Optimization of a Parallel Aplication for Multi-Core Environments

(This work was done by Vivek Lingegowda during his internship at Intel.)

From Amdahl's law we know that the performance of a parallel application in a multicore environment is limited by its non-parallel part. Parallel applications inescapably have non-parallel parts that form bottlenecks while trying to gain the performance by adding more number of cores. We must reduce the impact of these bottlenecks by either finding a way to parallelize the non-parallel parts or by making them faster by using efficient algorithms and data structures to improve the performance of the non-parallel parts.

In this blog we will look in to how we improved an application, Canneal, that was limited by its serial portion.

Canneal is an application in the PARSEC benchmarking suite. PARSEC is an opensource chip-multiprocessor benchmarking tool (http://parsec.cs.princeton.edu/). The application takes 2.5 million netlists with fanins and fanouts as input from file and calculates the minimum routing cost of a chip design. The application has a serial grid construction phase followed by parallel route calculation phase and then a serial final routing calculation phase. The graph below shows the performance scaling of the application when run with varying number of threads on a system with 80 logical cores. [Performance Ratio: Application run time with 1 thread/Application run time with x threads].

Figure 1 Pre-Optimization Performance Scaling of Canneal Application

Figure 2 below is MPSTAT data showing the CPU loads at different instants of time when the application is running with 80 threads.

Figure 2: MPSTAT data showing the CPU load at different instants of time

The serial grid construction and the serial final routing calculation amounts to 67% and 14% of the total run time of the application respectively when run with 80 threads.
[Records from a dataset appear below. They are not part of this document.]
===== src/rtl/temp_scan_pkg.sv =====
// -----------------------------------------------------------------------------
// temp_scan_pkg
//   Shared definitions for the temperature-sensor scan controller:
//   FSM state encoding and default width constants.
//   Optional feature macro used by the controller: THRESH_ALARM_EN.
// -----------------------------------------------------------------------------
package temp_scan_pkg;

    localparam int N_SENS_DEF   = 4;
    localparam int TICK_W_DEF   = 12;
    localparam int DAC_W_DEF    = 6;
    localparam int SETTLE_W_DEF = 8;

    typedef enum logic [1:0] {
        ST_IDLE    = 2'd0,
        ST_SETTLE  = 2'd1,
        ST_CAPTURE = 2'd2,
        ST_HOLD    = 2'd3
    } state_t;

endpackage


===== src/rtl/temp_scan_next_idx.sv =====
// -----------------------------------------------------------------------------
// temp_scan_next_idx
//   Combinational search for the next enabled sensor.
//   Ports:
//     mask_i    - enabled sensors
//     cur_i     - current sensor index
//     next_o    - lowest set bit above cur_i, or the lowest set bit overall
//                 when nothing is set above (wrap-around)
//     is_last_o - no set bit above cur_i
//   With cur_i = N_SENS-1 the block returns the lowest set bit of the mask,
//   which the controller uses to pick the first sensor of a scan.
// -----------------------------------------------------------------------------
module temp_scan_next_idx #(
    parameter int N_SENS = 4,
    parameter int SEL_W  = 2
) (
    input  logic [N_SENS-1:0] mask_i,
    input  logic [SEL_W-1:0]  cur_i,
    output logic [SEL_W-1:0]  next_o,
    output logic              is_last_o
);

    logic [SEL_W-1:0] low_idx;
    logic [SEL_W-1:0] above_idx;

    // Scanning downwards leaves the lowest matching index in each result.
    always_comb begin
        low_idx   = cur_i;
        above_idx = cur_i;
        is_last_o = 1'b1;
        for (int k = N_SENS - 1; k >= 0; k--) begin
            if (mask_i[k]) begin
                low_idx = SEL_W'(k);
                if (k > int'(cur_i)) begin
                    above_idx = SEL_W'(k);
                    is_last_o = 1'b0;
                end
            end
        end
        next_o = is_last_o ? low_idx : above_idx;
    end

endmodule


===== src/rtl/temp_scan_ctrl.sv =====
// -----------------------------------------------------------------------------
// temp_scan_ctrl
//   Round-robin scheduler for a shared N_SENS:1 temperature-sensor mux.
//   Selects a sensor, waits settle_cyc_i+1 cycles, captures ticks/DAC code and
//   offers the sample on a valid/ready interface. Continuous (enable_i) and
//   one-shot (single_i) scans.
//   Ports:
//     clk_i, rst_i        clock, synchronous active-high reset
//     enable_i, single_i  continuous scan / one-shot start pulse
//     sens_mask_i         sensors in a scan (latched at scan start)
//     settle_cyc_i        extra settle cycles (latched at scan start)
//     temp_sel_o          mux select
//     temp_ticks_i/dac_i  mux output data
//     sample_*            captured sample, valid/ready handshake
//     busy_o              scan in progress
//     scan_done_o         pulse after the last sample of a scan is accepted
//   Optional (macro THRESH_ALARM_EN):
//     thresh_hi_i, alarm_clr_i, alarm_o - sticky per-sensor over-threshold flags
// -----------------------------------------------------------------------------
module temp_scan_ctrl
    import temp_scan_pkg::*;
#(
    parameter  int N_SENS   = N_SENS_DEF,
    parameter  int TICK_W   = TICK_W_DEF,
    parameter  int DAC_W    = DAC_W_DEF,
    parameter  int SETTLE_W = SETTLE_W_DEF,
    localparam int SEL_W    = (N_SENS > 1) ? $clog2(N_SENS) : 1
) (
    input  logic                clk_i,
    input  logic                rst_i,
    input  logic                enable_i,
    input  logic                single_i,
    input  logic [N_SENS-1:0]   sens_mask_i,
    input  logic [SETTLE_W-1:0] settle_cyc_i,
    output logic [SEL_W-1:0]    temp_sel_o,
    input  logic [TICK_W-1:0]   temp_ticks_i,
    input  logic [DAC_W-1:0]    temp_dac_i,
    output logic                sample_valid_o,
    input  logic                sample_ready_i,
    output logic [SEL_W-1:0]    sample_sel_o,
    output logic [TICK_W-1:0]   sample_ticks_o,
    output logic [DAC_W-1:0]    sample_dac_o,
    output logic                busy_o,
    output logic                scan_done_o
`ifdef THRESH_ALARM_EN
    ,
    input  logic [TICK_W-1:0]   thresh_hi_i,
    input  logic                alarm_clr_i,
    output logic [N_SENS-1:0]   alarm_o
`endif
);

    state_t              state_q,  state_d;
    logic [SETTLE_W-1:0] cnt_q,    cnt_d;
    logic [N_SENS-1:0]   mask_q,   mask_d;
    logic [SETTLE_W-1:0] settle_q, settle_d;
    logic [SEL_W-1:0]    sel_q,    sel_d;
    logic                valid_q,  valid_d;
    logic [SEL_W-1:0]    ssel_q,   ssel_d;
    logic [TICK_W-1:0]   ticks_q,  ticks_d;
    logic [DAC_W-1:0]    dac_q,    dac_d;
    logic                busy_q,   busy_d;
    logic                done_q,   done_d;
`ifdef THRESH_ALARM_EN
    logic [N_SENS-1:0]   alarm_q,  alarm_d;
`endif

    logic [SEL_W-1:0]    start_idx;
    logic [SEL_W-1:0]    next_idx;
    logic                is_last;
    logic                start_unused;
    logic                handshake;

    // First sensor of a new scan: searching from the top index wraps to the
    // lowest set bit of the incoming mask.
    temp_scan_next_idx #(.N_SENS(N_SENS), .SEL_W(SEL_W)) u_first_idx (
        .mask_i    (sens_mask_i),
        .cur_i     (SEL_W'(N_SENS - 1)),
        .next_o    (start_idx),
        .is_last_o (start_unused)
    );

    // Successor of the sensor currently held, within the latched mask.
    temp_scan_next_idx #(.N_SENS(N_SENS), .SEL_W(SEL_W)) u_next_idx (
        .mask_i    (mask_q),
        .cur_i     (sel_q),
        .next_o    (next_idx),
        .is_last_o (is_last)
    );

    assign handshake = valid_q & sample_ready_i;

    always_comb begin
        state_d  = state_q;
        cnt_d    = cnt_q;
        mask_d   = mask_q;
        settle_d = settle_q;
        sel_d    = sel_q;
        valid_d  = valid_q;
        ssel_d   = ssel_q;
        ticks_d  = ticks_q;
        dac_d    = dac_q;
        done_d   = 1'b0;

        case (state_q)
            ST_IDLE: begin
                if ((enable_i | single_i) && (sens_mask_i != '0)) begin
                    mask_d   = sens_mask_i;
                    settle_d = settle_cyc_i;
                    sel_d    = start_idx;
                    cnt_d    = settle_cyc_i;
                    state_d  = ST_SETTLE;
                end
            end
            ST_SETTLE: begin
                if (cnt_q == '0) begin
                    state_d = ST_CAPTURE;
                end else begin
                    cnt_d = cnt_q - SETTLE_W'(1);
                end
            end
            ST_CAPTURE: begin
                ssel_d  = sel_q;
                ticks_d = temp_ticks_i;
                dac_d   = temp_dac_i;
                valid_d = 1'b1;
                state_d = ST_HOLD;
            end
            ST_HOLD: begin
                if (handshake) begin
                    valid_d = 1'b0;
                    if (is_last) begin
                        done_d = 1'b1;
                        // Back-to-back scans re-latch mask and settle time.
                        if (enable_i && (sens_mask_i != '0)) begin
                            mask_d   = sens_mask_i;
                            settle_d = settle_cyc_i;
                            sel_d    = start_idx;
                            cnt_d    = settle_cyc_i;
                            state_d  = ST_SETTLE;
                        end else begin
                            state_d = ST_IDLE;
                        end
                    end else begin
                        sel_d   = next_idx;
                        cnt_d   = settle_q;
                        state_d = ST_SETTLE;
                    end
                end
            end
            default: state_d = ST_IDLE;
        endcase

        busy_d = (state_d != ST_IDLE);

`ifdef THRESH_ALARM_EN
        // A set in the capture cycle overrides a simultaneous clear.
        alarm_d = alarm_clr_i ? '0 : alarm_q;
        if ((state_q == ST_CAPTURE) && (temp_ticks_i > thresh_hi_i)) begin
            alarm_d[sel_q] = 1'b1;
        end
`endif
    end

    always_ff @(posedge clk_i) begin
        if (rst_i) begin
            state_q  <= ST_IDLE;
            cnt_q    <= '0;
            mask_q   <= '0;
            settle_q <= '0;
            sel_q    <= '0;
            valid_q  <= 1'b0;
            ssel_q   <= '0;
            ticks_q  <= '0;
            dac_q    <= '0;
            busy_q   <= 1'b0;
            done_q   <= 1'b0;
`ifdef THRESH_ALARM_EN
            alarm_q  <= '0;
`endif
        end else begin
            state_q  <= state_d;
            cnt_q    <= cnt_d;
            mask_q   <= mask_d;
            settle_q <= settle_d;
            sel_q    <= sel_d;
            valid_q  <= valid_d;
            ssel_q   <= ssel_d;
            ticks_q  <= ticks_d;
            dac_q    <= dac_d;
            busy_q   <= busy_d;
            done_q   <= done_d;
`ifdef THRESH_ALARM_EN
            alarm_q  <= alarm_d;
`endif
        end
    end

    assign temp_sel_o     = sel_q;
    assign sample_valid_o = valid_q;
    assign sample_sel_o   = ssel_q;
    assign sample_ticks_o = ticks_q;
    assign sample_dac_o   = dac_q;
    assign busy_o         = busy_q;
    assign scan_done_o    = done_q;
`ifdef THRESH_ALARM_EN
    assign alarm_o        = alarm_q;
`endif

endmodule


===== config.mk =====
export PLATFORM = sky130hd
export DESIGN_NAME = temp_scan_ctrl
export DESIGN_NICKNAME = d
export VERILOG_FILES = /design/src/rtl/temp_scan_pkg.sv /design/src/rtl/temp_scan_next_idx.sv /design/src/rtl/temp_scan_ctrl.sv
export SDC_FILE = /design/constraint.sdc
export NUM_CORES = 1
export LEC_CHECK = 0
export CAP_MARGIN = 20
export CORE_MARGIN = 4
export CORE_UTILIZATION = 48
export DETAILED_ROUTE_END_ITERATION = 16
export GPL_TIMING_DRIVEN = 1
export PLACE_DENSITY_LB_ADDON = 0.15
export SLEW_MARGIN = 40
export SYNTH_ARGS = -nofsm -noshare
export SYNTH_HDL_FRONTEND = slang
export SYNTH_SLANG_ARGS = --single-unit

===== constraint.sdc =====
create_clock -name clk_i -period 2.1 [get_ports clk_i]
set_input_delay 0.525 -clock clk_i [delete_from_list [all_inputs] [get_ports clk_i]]
set_output_delay 0.525 -clock clk_i [all_outputs]
set_load 0.03 [all_outputs]

**Yosys cells after proc, flatten, opt, wreduce, memory -nomap -nowiden**

Cells that the tools add are included.

- Bits of input ports: 35
- Bits in registers: 47
- Logic and storage cells: 85

- Add/subtract/negate cells: 1
- Equal/unequal tests: 9
- Magnitude comparators: 3
- Reduce and logical (&&, ||, !) cells: 14
- Multiplexer cells: 43
- Bitwise operators: 4

Operators with widths:

| cell | count |
|---|---|
| 2-to-1 mux 8 bit | 7 |
| 2-to-1 mux 2 bit | 16 |
| one-hot mux 8 bit (3 select lines) | 1 |
| 2-to-1 mux 4 bit | 4 |
| one-hot mux 8 bit (2 select lines) | 1 |
| 2-to-1 mux 1 bit | 10 |
| inequality test 2 bit, second input constant | 5 |
| AND reduction 5 bit | 2 |
| zero test 8 bit | 1 |
| one-hot mux 2 bit (4 select lines) | 1 |
| one-hot mux 4 bit (2 select lines) | 1 |
| subtractor 8 x 1 -> 8 bit, second input constant | 1 |
| nonzero test 2 bit | 3 |
| equality test 2 bit, second input constant | 2 |
| > comparator 2 bit, first input constant | 2 |
| one-hot mux 2 bit (2 select lines) | 1 |
| AND reduction 4 bit | 1 |
| nonzero test 4 bit | 1 |
| inequality test 3 bit, second input constant | 1 |
| nonzero test 3 bit | 1 |
| OR reduction 3 bit | 1 |
| equality test 2 x 1 -> 1 bit, second input constant | 1 |
| > comparator 1 x 2 -> 1 bit, first input constant | 1 |
| logical AND 1 bit | 2 |
| other kinds (6) | 7 |

**Longest topological paths before layout**

Gate-level depths: netlist (run 1).

- Depth after elaboration: 11
- Gate-level depth with buffers: 8
- Depth with buffers taken out: 7

**Cells and area by module**

A second synthesis (run 1) with hierarchy kept.

- Cells, all modules: 276
- Area total of the unflattened synthesis: 2258.4 um^2

By module, submodules not included:

| module | area each (um^2) | cells an instance | instances |
|---|---|---|---|
| temp_scan_ctrl | 2103.3 | 248 | 1 |
| temp_scan_next_idx | 77.6 | 14 | 2 |

**Worst setup path after synthesis (run 1)**

No wires, ideal clock.

- Kind: input to register
- Start point: in sens_mask_i[3]
- End point: reg cnt_q[6]
- Library setup time: 0.136 ns
- Required time: 1.964 ns
- Arrival: 1.704 ns
- Stages on the path: 6
- Path slack: 0.260 ns
- Cell sequence: or4_1 -> a31oi_1 -> a32oi_2 -> buf_6 -> nor2_1 -> a211oi_2

- Longest elaborated chain between the ends: 4
- Elaborated cells between the ends (all ways): 6

RTL lines:

| what | line | RTL |
|---|---|---|
| start: declaration | temp_scan_ctrl.sv:33 | `input logic [N_SENS-1:0] sens_mask_i,` |
| nonzero test 4 bit * | temp_scan_ctrl.sv:107, temp_scan_ctrl.sv:135 |  |
| logical AND 1 bit, on equally long branches | temp_scan_ctrl.sv:135, temp_scan_ctrl.sv:107 |  |
| inequality test 3 bit (no line) / inequality test 2 bit (equally long branches) | n/a |  |
| AND reduction 5 bit (no line) * | n/a |  |
| end signal: assignment | temp_scan_ctrl.sv:183 | `cnt_q <= cnt_d;` |
| end: declaration | temp_scan_ctrl.sv:54 | `logic [SETTLE_W-1:0] cnt_q, cnt_d;` |

Every way passes the cells marked *; elsewhere a longest branch is shown, timed or not.
A chain may end at the register's enable or synchronous reset.

**Final worst setup path (run 1)**

- Start point: in enable_i
- End point: reg cnt_q[7]

- Longest elaborated chain between the ends: 4
- Elaborated cells between the ends (all ways): 6

RTL lines:

| what | line | RTL |
|---|---|---|
| start: declaration | temp_scan_ctrl.sv:31 | `input logic enable_i,` |
| OR 1 bit | temp_scan_ctrl.sv:107 | `if ((enable_i \| single_i) && (sens_mask_i != '0)) begin` |
| logical AND 1 bit | temp_scan_ctrl.sv:107 |  |
| inequality test 2 bit (no line) | n/a |  |
| AND reduction 5 bit (no line) * | n/a |  |

Marked as above.

==> impl_metrics.tcl, run 1 <==
set metrics [dict create \
    cp_max_fo 4 \
    synth_ff_type "dfxtp_1" \
    dpl-instance-area_um2 2950 \
    dr.pass1.iters 5 \
    crit_family "buffers and inverters" \
    multiInputGateArea_um2 1180 \
    async_flop_share 0 \
    place_inst 392 \
    layout-drive-gt1-share 0.131 \
    leakage_uw 0.00114 \
    path_clk_slew_ps 80 \
    crit_chain "clkdlybuf4s50_1 -> nor2_1 -> or4_4 -> a32oi_4 -> buf_4 -> nor2_1 -> a311oi_2" \
    insertedDiodeCount 0 \
    status "finished clean" \
    initial_core_util 0.497 \
    overflow 0 \
    netlist_area_um2 2180 \
    worstMarginPinSlew_ps 524 \
    hold_viol_final 0 \
    grt_use_met3 0.0449 \
    tritoncts "yes" \
    yosys_warnings 0 \
    areaGrowthSynthToFinish_pct 42.4 \
    worst_ep_arrival_time_ps 2260 \
    post_drt_wl_per_cell_um 14.8 \
    cp_common_cell "nor2_1" \
    top_usage_layer "met2" \
    ant_nets 0 \
    fillers 382 \
    htree_num_levels 2 \
    worstSetupEndpointType "register" \
    hpwl_mm 4.33 \
    ys_seq_area_frac 0.423 \
    cts_buffers 5 \
    clock_skew_ps 2.79 \
    core-area_um2 4380 \
    grt_max_degree 20 \
    rsz0062_at_grt "false" \
    drt_iter0_drc 143 \
    setup_viol 0 \
    irDropWorstVdd_mv 0.577 \
    critPathKind "in2reg" \
    slowest_stage "clkdlybuf4s50_1" \
    boundaryPins 60 \
    final_nets 386 \
    critPathMaxStageDelay_ps 510 \
    clkSinkCount 46 \
    slew-limit-headroom 0.649 \
    layout_setup_ws_ps 47.7 \
    pwr_density_cell_nw_per_um2 1180 \
    finalInstanceArea_um2 3100 \
    fin_cells 402 \
    row_count 24 \
    met2_usage 0.345 \
    fp.dieArea_um2 5680 \
    die_x_um 75.3 \
    cts_buffer_depth 2 \
    finalSetupTns_ps 0 \
    max_cap_violations 0 \
    vias 2229 \
    synth-seq-cells 46 \
    syn_area_per_cell_um2 8.00 \
    fin_crit_sh 0.977 \
    regArea_um2 921 \
    grt_usage 0.212 \
    grt_pass1_wl_mm 9.36 \
    min_period_ps 2050 \
    synth.distinct_cells 49 \
    netlist_instances 272 \
    post-route-util 0.707 \
    io_buffers 59 \
    start_kind "input port" \
    avgViaCountPerCell 5.54 \
    die_y_um 75.3 \
    worstPathRequired_ps 2310 \
    drc 0 \
    fmax_mhz 487 \
    routabilityCongestion 0.822 \
    grt_pass1_vias 2011 \
    synth_edf_count 0 \
    post-place-ws_ps -356 \
    hold_class "reg2reg" \
    grtUsageMet1 0.291 \
    cts_root_buffer "clkbuf_8" \
    antenna_found_initial 0 \
    synthesis.nets 309 \
    clock_latency_ps 290 \
    worst-path-buf-inv 2 \
    routed_wl_mm 5.96 \
    slew_violations 0 \
]
==> routing by layer <==
layer	part of all wire	vias to the layer above
met1	0.43	1019
met5	0	-
li1	-	1126
met3	0.077	5
met4	0.0079	0
met2	0.48	79
==> metrics by stage <==
step / hold WS [ps] / power, uW
4_1_cts: 459 / 3620
6_report: 457 / 3660
2_1_floorplan: 453 / 2390
3_5_place_dp: 447 / 2940
3_3_place_gp: 442 / 2920
5_1_grt: 471 / 3890
==> worst reg2reg max path, delay by kind of cell, from the launching register on <==
kind                   cells  cell delay [ps]
AND/OR/NAND/NOR            1              590
flip-flops                 1              370
buffers and inverters      2              290
AO/OA/AOI/OAI              3              690
==> state kept, by name, indices dropped and copies added (netlist names), 2 cells and up <==
name,flops
state_q,2
sample_ticks_o,12
settle_q,8
temp_sel_o,2
sample_sel_o,2
cnt_q,8
mask_q,3
sample_dac_o,6
==> cell families after synthesis <==
| family | Yosys count | synth area share |
|---|---|---|
| AO/OA/AOI/OAI | 90 | 0.279 |
| flip-flops | 46 | 0.423 |
| buffers and inverters | 24 | 0.0454 |
| AND/OR/NAND/NOR | 105 | 0.221 |
| XOR/XNOR | 5 | 0.0201 |
| adder cells (fa/ha/maj) | 2 | 0.0115 |
==> what timing repair did <==
action                     4_1_cts  5_1_grt
pin swaps                        2        1
gates resized for setup          6        4
cloned                           0        0
hold buffers                     0        0
setup endpoints to repair        7       16
setup buffers                    2        0
==> layout make-up <==
cell class | instances | area share
multi-input combinational | 202 | 0.382
sequential | 46 | 0.297
timing repair buffer | 85 | 0.254
clock buffer | 8 | 0.0355
tap | 52 | 0.0210
inverter | 9 | 0.0109
==> cell usage in the layout, fill, tap and decap left out, types with 4 or more instances in the layout <==
| cell | instances |
|---|---|
| clkdlybuf4s50_1 | 54 |
| nand2_1 | 52 |
| dfxtp_1 | 46 |
| a21oi_1 | 39 |
| buf_4 | 25 |
| nor2_1 | 15 |
| o21ai_0 | 14 |
| nand3_1 | 12 |
| inv_1 | 9 |
| nand2b_1 | 8 |
| clkbuf_8 | 8 |
| o22ai_1 | 4 |
| xnor2_1 | 4 |
| dlygate4sd2_1 | 4 |
==> worst paths after layout <==
path	start	to	slack, ps	depth (start not counted)
hold / removal	sample_ticks_o[2]	sample_ticks_o[2]	460	2
setup reg to reg	cnt_q[2]	cnt_q[7]	80	6
setup / recovery	enable_i	cnt_q[7]	50	7
hold reg to reg	sample_ticks_o[2]	sample_ticks_o[2]	460	2
==> power by group <==
part           total [uW]  switching, uW  internal [uW]
Clock                 616            284            332
Sequential           1260            189           1070
Combinational        1790            958            831
Total                3660           1430           2230
==> synth_stat cells, types with 2 or more instances <==
cell | n | area [um^2]
o221ai_1 | 2 | 17.5
a21o_1 | 2 | 15.0
o21ai_0 | 14 | 70.1
a22oi_1 | 2 | 15.0
o2111ai_1 | 2 | 17.5
nand2b_1 | 8 | 50.1
nor3_1 | 2 | 10.0
o22ai_1 | 4 | 25.0
or2_2 | 2 | 12.5
nand2_1 | 52 | 195
o211ai_1 | 2 | 15.0
or4_1 | 3 | 22.5
nor2_1 | 15 | 56.3
ha_1 | 2 | 25.0
o31ai_1 | 3 | 22.5
dfxtp_1 | 46 | 921
nor4_1 | 3 | 18.8
a21oi_1 | 40 | 200
clkbuf_1 | 12 | 45.0
nand3_1 | 12 | 60.1
a2bb2oi_1 | 2 | 17.5
xnor2_1 | 4 | 35.0
and2_1 | 3 | 18.8
a211oi_2 | 2 | 25.0
inv_1 | 9 | 33.8
Power figures use the tool's default switching activity.
==> run 2, diff against run 1 <==
--- a/config.mk
+++ b/config.mk
@@ -9,3 +9,4 @@
 export CORE_MARGIN = 4
-export CORE_UTILIZATION = 48
+export CORE_UTILIZATION = 49
+export CTS_BUF_LIST = sky130_fd_sc_hd__clkbuf_8
 export DETAILED_ROUTE_END_ITERATION = 16
@@ -13,2 +14,3 @@
 export PLACE_DENSITY_LB_ADDON = 0.15
+export RECOVER_POWER = 25
 export SLEW_MARGIN = 40
==> constraint.sdc (replaced) <==
create_clock -name clk_i -period 2.1 [get_ports clk_i]
set_input_delay 0.42 -clock clk_i [delete_from_list [all_inputs] [get_ports clk_i]]
set_output_delay 0.42 -clock clk_i [all_outputs]
set_load 0.03 [all_outputs]
==> run 2 against run 1 <==
Effect of this change:
- via count increased by 0.31%
- power decreased by 4.6%
- final area decreased by 2.0%
- non-clock buffer count decreased by 3
- clock-buffer cell count decreased by 2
Grid construction uses C++ STL maps to store and search 2.5 million netlists based on netlist names; netlist names are unique lower case strings with maximum length of 5 characters. C++ STL Map internally uses Red Black tree to store data. Red-Black trees take O(nlogn) time to construct and O(logn) to search.

In the following section we will describe one approach to optimize the application.

Optimizing Grid Construction:
Here instead C++ STL map we use a five dimensional array to store and search netlists. Indexes to the array are derived from individual characters in a netlist name as below. This array based approach takes O(1) to search and O(n) for grid construction.

const int ARRAY_MAX = 27;  const int INDEX_HASH = 96;
Netlist* _netlistArray[ARRAY_MAX][ARRAY_MAX][ARRAY_MAX][ARRAY_MAX][ARRAY_MAX];
Index1 = netlistName[0] – INDEX_HASH; Index2 = netlistName[1] – INDEX_HASH;  
Index3 = netlistName[2] – INDEX_HASH; Index4 = netlistName[3] – INDEX_HASH;
Index5 = netlistName[4] – INDEX_HASH;

Optimizing Final Routing calculation:
Here we parallelize the code by dividing the array of 2.5 million netlists among threads in the application to sum the routing values. The final routing is the sum of the routing values computed by all the threads.

The below graph compares the performance scaling of the Canneal application with optimized implementation.